= PROBLEM =
Give again, word for word, every line below from the one that has "state kept, by" through the one that has "HIGH_ACTIVE 1, EXT_FLAGS", both included, and no others.

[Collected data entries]

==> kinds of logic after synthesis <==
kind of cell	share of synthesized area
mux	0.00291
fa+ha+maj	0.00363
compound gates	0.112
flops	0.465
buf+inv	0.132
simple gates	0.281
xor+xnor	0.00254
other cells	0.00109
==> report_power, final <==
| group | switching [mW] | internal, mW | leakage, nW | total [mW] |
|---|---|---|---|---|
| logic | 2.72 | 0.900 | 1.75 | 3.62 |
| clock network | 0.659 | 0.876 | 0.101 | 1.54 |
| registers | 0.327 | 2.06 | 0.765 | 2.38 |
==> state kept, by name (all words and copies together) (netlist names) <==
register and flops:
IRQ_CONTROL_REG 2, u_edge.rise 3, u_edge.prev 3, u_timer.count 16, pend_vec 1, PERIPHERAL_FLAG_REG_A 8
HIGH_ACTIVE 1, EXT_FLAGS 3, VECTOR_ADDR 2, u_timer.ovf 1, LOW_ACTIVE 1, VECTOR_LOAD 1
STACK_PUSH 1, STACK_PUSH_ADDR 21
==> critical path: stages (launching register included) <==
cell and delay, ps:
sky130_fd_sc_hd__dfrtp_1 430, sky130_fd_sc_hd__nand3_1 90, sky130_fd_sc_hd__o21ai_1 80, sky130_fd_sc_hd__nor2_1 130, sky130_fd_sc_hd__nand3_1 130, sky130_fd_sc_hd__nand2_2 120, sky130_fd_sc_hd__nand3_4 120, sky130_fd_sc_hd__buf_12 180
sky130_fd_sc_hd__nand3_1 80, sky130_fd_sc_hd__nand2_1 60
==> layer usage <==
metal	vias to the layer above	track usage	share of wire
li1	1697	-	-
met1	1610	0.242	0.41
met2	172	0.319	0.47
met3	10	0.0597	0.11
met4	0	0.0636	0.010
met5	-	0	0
...
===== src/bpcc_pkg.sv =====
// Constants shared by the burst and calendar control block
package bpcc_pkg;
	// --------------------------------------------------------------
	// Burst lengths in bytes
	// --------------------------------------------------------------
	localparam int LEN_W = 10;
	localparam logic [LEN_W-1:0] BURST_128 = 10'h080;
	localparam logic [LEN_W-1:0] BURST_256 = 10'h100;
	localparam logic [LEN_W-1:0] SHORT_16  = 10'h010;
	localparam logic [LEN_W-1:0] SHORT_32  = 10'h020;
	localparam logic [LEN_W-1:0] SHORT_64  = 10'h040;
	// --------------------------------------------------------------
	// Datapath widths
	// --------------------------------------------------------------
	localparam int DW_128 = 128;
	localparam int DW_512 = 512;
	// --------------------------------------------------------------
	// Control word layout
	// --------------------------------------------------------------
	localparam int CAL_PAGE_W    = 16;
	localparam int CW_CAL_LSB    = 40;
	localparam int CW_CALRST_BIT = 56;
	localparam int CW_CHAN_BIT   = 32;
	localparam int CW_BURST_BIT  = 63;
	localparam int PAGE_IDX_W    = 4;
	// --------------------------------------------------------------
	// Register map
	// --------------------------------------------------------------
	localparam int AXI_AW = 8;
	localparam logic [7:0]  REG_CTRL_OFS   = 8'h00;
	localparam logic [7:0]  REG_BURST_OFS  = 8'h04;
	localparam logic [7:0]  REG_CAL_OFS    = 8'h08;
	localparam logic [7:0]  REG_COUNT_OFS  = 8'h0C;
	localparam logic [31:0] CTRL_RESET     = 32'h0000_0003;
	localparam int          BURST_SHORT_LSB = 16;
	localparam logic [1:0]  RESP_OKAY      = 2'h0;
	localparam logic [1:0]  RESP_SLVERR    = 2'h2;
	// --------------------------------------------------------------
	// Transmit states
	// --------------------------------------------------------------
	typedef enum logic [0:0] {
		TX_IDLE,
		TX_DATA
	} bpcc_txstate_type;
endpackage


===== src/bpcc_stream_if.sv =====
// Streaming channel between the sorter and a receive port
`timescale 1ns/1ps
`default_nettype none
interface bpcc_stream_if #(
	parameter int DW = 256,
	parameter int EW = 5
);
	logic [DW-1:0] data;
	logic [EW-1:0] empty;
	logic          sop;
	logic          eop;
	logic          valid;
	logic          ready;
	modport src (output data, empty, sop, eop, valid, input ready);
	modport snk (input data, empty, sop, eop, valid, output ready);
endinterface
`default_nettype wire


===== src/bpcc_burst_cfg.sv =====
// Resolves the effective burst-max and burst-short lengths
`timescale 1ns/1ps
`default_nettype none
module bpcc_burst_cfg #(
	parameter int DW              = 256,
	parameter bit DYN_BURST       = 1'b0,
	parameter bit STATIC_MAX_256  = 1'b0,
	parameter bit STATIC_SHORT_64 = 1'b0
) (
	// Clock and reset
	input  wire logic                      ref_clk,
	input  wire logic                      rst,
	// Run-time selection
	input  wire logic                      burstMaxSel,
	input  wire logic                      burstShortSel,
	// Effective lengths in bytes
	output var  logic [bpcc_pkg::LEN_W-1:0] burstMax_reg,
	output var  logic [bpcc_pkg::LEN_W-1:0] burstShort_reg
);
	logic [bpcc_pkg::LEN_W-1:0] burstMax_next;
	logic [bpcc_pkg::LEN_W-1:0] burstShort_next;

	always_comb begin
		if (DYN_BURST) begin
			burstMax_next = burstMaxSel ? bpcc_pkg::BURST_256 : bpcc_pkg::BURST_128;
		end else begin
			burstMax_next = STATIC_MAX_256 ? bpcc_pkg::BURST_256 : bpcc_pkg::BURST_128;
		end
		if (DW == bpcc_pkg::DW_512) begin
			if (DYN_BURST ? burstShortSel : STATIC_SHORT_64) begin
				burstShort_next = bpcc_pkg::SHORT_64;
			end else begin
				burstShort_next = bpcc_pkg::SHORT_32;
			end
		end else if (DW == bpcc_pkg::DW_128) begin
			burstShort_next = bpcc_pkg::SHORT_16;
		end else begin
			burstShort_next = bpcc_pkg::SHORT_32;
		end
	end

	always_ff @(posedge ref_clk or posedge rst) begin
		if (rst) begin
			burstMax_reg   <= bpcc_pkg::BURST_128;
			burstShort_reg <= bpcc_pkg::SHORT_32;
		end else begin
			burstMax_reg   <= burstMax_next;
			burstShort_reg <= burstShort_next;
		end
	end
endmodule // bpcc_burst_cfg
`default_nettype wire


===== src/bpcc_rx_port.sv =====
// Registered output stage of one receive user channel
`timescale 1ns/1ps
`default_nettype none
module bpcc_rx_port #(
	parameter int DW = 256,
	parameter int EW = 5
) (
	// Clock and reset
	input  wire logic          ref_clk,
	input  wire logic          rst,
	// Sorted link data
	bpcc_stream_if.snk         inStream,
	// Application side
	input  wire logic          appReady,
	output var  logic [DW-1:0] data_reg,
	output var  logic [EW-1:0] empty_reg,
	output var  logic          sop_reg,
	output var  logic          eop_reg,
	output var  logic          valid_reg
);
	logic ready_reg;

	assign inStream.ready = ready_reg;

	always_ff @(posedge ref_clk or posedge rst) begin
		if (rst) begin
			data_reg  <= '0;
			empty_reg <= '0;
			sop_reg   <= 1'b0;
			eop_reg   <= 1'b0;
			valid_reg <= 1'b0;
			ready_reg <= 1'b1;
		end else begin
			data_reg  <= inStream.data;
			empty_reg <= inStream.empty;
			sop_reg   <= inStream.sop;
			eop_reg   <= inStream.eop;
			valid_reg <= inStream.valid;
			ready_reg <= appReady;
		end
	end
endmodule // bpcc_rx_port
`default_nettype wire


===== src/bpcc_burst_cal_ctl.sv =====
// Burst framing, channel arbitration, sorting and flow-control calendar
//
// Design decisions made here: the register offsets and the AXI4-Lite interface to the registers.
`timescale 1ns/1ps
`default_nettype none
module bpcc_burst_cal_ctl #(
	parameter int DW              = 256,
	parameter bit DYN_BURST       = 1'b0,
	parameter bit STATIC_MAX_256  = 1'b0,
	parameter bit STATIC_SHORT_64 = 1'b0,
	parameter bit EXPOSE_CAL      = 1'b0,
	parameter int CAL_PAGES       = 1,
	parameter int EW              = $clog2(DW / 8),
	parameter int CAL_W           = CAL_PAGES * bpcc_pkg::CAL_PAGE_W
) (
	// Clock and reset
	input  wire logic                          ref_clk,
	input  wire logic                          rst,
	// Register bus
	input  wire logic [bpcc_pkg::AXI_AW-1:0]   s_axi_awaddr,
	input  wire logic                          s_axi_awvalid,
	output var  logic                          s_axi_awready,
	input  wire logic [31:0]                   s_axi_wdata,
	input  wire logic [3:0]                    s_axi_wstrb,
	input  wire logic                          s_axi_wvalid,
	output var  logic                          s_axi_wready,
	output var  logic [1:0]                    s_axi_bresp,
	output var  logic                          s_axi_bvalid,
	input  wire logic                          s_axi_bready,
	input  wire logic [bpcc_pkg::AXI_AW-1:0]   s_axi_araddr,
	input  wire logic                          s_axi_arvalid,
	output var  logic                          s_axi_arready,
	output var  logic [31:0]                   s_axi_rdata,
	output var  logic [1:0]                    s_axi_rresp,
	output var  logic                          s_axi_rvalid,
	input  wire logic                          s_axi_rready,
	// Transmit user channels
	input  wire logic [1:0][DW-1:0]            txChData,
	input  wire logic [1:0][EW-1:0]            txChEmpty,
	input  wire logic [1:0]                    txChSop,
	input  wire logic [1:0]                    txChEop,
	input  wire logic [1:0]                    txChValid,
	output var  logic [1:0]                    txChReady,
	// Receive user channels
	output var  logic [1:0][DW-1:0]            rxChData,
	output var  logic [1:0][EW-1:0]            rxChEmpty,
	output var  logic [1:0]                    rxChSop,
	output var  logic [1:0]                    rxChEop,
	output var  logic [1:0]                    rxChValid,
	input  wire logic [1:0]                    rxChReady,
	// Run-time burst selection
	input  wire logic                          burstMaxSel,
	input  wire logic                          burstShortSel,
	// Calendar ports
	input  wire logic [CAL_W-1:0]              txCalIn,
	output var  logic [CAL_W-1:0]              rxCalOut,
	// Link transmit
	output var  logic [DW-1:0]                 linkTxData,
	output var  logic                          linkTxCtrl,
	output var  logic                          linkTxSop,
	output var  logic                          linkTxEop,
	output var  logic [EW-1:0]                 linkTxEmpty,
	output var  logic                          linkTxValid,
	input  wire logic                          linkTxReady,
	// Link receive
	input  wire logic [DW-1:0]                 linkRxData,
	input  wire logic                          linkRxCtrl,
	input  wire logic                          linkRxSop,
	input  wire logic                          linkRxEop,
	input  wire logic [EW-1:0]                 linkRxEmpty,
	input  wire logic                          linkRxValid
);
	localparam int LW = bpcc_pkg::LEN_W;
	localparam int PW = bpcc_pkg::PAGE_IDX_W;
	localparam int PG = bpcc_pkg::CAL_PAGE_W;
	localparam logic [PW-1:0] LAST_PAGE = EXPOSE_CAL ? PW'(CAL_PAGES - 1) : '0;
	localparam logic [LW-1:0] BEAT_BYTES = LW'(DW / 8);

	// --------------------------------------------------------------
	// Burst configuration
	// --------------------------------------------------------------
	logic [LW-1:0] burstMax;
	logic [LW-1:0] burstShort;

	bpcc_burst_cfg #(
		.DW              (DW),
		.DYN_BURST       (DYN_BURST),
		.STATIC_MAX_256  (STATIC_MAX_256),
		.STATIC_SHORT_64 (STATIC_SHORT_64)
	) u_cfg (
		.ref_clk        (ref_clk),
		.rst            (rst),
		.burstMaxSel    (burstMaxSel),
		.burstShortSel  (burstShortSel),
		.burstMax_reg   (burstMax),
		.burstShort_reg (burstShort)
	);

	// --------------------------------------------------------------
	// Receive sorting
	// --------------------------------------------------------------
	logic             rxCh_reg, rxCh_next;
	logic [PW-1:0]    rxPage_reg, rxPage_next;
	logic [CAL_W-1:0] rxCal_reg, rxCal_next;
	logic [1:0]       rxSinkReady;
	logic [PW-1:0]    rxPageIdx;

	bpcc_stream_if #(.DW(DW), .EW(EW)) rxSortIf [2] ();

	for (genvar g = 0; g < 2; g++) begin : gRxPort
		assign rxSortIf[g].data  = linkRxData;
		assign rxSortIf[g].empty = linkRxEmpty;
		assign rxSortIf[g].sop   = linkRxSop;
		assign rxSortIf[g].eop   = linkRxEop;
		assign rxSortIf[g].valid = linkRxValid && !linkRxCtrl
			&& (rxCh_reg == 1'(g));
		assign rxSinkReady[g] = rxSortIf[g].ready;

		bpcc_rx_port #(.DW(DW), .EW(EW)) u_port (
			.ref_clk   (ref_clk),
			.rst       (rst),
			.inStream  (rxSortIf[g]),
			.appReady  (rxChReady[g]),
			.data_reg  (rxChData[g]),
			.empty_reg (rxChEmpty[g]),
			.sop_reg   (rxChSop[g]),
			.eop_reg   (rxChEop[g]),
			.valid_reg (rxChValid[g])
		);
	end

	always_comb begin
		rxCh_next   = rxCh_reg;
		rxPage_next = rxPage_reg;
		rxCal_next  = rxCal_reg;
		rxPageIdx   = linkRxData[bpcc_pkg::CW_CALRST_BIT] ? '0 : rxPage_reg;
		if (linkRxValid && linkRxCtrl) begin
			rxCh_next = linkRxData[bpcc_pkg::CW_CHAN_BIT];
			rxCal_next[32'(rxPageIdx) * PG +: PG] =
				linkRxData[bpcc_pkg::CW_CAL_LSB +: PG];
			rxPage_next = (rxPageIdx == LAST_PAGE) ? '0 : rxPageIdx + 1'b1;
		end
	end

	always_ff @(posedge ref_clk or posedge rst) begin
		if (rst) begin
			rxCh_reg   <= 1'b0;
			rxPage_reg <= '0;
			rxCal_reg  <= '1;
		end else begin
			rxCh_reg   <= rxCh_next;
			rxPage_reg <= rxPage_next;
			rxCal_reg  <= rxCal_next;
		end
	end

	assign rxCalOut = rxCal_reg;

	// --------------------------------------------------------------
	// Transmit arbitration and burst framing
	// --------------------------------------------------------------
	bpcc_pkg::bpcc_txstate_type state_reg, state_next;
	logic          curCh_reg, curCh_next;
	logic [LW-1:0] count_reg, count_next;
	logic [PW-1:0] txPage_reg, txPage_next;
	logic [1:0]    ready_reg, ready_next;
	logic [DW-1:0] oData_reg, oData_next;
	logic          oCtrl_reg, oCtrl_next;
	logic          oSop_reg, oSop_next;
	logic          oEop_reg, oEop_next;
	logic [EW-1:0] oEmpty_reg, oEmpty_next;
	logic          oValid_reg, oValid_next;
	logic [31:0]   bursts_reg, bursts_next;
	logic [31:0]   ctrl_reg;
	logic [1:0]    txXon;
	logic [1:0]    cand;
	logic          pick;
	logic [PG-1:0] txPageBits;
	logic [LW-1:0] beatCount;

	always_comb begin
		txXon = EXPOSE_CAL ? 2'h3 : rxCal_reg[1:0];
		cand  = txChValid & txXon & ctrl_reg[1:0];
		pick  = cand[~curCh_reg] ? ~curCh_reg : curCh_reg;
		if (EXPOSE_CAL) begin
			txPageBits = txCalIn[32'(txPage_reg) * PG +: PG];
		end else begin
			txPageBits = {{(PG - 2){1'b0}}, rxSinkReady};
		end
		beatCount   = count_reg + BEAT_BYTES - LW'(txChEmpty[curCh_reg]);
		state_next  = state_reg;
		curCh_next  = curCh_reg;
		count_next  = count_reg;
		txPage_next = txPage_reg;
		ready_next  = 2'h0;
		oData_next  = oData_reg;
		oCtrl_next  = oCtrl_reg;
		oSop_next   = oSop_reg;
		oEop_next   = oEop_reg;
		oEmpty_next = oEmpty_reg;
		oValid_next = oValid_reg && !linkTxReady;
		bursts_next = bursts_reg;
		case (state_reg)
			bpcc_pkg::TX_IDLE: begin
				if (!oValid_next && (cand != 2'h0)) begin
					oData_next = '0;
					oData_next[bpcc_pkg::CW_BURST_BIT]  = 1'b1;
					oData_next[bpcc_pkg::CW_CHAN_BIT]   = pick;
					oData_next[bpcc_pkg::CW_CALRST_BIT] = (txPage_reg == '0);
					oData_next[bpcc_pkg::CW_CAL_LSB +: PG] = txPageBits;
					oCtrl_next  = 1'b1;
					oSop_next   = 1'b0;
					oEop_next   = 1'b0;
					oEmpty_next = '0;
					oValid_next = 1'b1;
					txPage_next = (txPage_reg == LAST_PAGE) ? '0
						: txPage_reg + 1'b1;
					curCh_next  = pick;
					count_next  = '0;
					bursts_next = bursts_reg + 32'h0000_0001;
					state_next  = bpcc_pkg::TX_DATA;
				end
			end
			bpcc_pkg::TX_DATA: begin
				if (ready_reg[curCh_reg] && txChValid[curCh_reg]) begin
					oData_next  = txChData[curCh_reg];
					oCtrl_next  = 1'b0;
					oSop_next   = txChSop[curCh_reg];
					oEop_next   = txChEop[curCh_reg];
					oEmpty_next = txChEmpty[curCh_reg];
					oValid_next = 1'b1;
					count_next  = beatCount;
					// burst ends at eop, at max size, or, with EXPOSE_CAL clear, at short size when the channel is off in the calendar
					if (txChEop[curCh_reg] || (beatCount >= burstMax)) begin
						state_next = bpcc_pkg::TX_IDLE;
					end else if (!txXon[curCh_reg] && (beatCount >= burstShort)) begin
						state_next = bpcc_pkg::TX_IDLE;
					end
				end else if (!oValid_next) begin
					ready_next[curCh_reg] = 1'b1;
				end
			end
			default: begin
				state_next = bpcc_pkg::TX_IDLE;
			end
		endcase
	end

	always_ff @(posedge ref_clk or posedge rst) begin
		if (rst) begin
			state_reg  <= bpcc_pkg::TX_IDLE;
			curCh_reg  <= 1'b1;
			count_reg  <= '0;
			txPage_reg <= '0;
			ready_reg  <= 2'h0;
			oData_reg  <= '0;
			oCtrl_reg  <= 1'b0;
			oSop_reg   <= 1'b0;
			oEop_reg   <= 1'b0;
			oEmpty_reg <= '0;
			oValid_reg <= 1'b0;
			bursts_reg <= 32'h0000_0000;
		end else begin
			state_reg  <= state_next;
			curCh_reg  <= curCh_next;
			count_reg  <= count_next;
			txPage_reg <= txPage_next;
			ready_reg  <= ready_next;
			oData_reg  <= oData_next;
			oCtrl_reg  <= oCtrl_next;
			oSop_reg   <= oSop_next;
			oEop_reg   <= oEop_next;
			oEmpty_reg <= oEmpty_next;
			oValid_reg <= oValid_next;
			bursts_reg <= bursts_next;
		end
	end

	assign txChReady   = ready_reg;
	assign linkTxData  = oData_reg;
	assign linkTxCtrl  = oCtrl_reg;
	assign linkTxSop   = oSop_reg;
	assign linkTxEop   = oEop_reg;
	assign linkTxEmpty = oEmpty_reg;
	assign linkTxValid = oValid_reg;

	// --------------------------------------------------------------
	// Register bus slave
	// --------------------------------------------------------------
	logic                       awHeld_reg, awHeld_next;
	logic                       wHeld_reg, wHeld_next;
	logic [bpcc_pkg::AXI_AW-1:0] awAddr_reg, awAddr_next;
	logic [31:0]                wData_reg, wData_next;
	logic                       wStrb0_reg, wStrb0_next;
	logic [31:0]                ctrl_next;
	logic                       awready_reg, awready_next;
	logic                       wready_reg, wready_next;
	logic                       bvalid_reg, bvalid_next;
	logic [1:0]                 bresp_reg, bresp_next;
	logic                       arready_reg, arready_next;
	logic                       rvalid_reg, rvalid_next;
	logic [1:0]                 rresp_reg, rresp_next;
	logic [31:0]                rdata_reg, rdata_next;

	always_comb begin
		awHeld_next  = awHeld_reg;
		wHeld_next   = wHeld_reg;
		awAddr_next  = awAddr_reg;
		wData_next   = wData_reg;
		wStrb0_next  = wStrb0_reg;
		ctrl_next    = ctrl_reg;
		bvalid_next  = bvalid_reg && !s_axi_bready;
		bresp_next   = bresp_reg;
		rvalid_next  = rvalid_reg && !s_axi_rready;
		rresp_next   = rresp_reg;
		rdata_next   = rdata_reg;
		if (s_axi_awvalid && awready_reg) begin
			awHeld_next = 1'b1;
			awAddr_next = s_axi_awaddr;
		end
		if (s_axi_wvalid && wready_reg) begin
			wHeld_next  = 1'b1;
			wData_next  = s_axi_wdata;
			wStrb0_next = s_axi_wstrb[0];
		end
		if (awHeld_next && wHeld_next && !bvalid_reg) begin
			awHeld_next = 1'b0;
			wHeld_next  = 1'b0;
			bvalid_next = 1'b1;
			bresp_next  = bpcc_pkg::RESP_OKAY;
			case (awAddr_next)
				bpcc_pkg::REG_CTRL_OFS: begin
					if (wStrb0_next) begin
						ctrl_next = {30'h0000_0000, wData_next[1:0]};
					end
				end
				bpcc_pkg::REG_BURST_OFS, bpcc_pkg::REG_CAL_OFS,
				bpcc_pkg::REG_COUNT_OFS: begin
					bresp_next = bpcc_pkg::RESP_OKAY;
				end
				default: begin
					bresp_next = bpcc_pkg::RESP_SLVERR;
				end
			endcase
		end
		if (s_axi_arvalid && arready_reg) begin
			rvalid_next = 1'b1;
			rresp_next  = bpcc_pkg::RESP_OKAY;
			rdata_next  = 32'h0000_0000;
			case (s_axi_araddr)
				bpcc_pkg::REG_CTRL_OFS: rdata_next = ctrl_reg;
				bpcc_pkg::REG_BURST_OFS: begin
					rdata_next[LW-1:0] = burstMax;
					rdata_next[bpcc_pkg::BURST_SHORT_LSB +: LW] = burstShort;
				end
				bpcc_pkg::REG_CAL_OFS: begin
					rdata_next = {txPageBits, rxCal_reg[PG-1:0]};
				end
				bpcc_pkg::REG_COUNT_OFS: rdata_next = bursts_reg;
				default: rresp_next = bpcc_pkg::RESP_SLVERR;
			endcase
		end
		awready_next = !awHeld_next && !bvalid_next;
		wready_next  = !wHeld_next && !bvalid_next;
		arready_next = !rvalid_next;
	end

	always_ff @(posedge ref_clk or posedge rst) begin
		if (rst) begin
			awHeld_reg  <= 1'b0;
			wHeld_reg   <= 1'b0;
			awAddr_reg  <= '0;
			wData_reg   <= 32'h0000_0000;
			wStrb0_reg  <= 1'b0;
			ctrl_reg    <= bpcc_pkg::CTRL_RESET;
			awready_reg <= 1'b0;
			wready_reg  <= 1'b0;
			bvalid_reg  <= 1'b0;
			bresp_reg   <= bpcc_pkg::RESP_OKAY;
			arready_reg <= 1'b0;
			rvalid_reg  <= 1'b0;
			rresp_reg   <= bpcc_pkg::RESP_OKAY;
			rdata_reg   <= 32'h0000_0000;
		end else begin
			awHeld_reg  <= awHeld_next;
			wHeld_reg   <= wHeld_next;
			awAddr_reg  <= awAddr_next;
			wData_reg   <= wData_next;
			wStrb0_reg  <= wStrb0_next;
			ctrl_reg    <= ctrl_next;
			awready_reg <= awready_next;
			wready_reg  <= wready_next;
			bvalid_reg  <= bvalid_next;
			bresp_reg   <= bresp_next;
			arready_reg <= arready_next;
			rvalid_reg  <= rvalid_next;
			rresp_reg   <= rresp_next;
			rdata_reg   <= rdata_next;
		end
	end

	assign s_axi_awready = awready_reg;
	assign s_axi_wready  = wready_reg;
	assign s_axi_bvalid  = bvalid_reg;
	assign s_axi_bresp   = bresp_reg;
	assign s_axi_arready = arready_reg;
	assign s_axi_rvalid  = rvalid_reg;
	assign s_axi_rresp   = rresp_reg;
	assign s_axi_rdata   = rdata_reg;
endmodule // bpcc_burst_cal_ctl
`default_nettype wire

= RESPONSE AREA =
==> state kept, by name (all words and copies together) (netlist names) <==
register and flops:
IRQ_CONTROL_REG 2, u_edge.rise 3, u_edge.prev 3, u_timer.count 16, pend_vec 1, PERIPHERAL_FLAG_REG_A 8
HIGH_ACTIVE 1, EXT_FLAGS 3, VECTOR_ADDR 2, u_timer.ovf 1, LOW_ACTIVE 1, VECTOR_LOAD 1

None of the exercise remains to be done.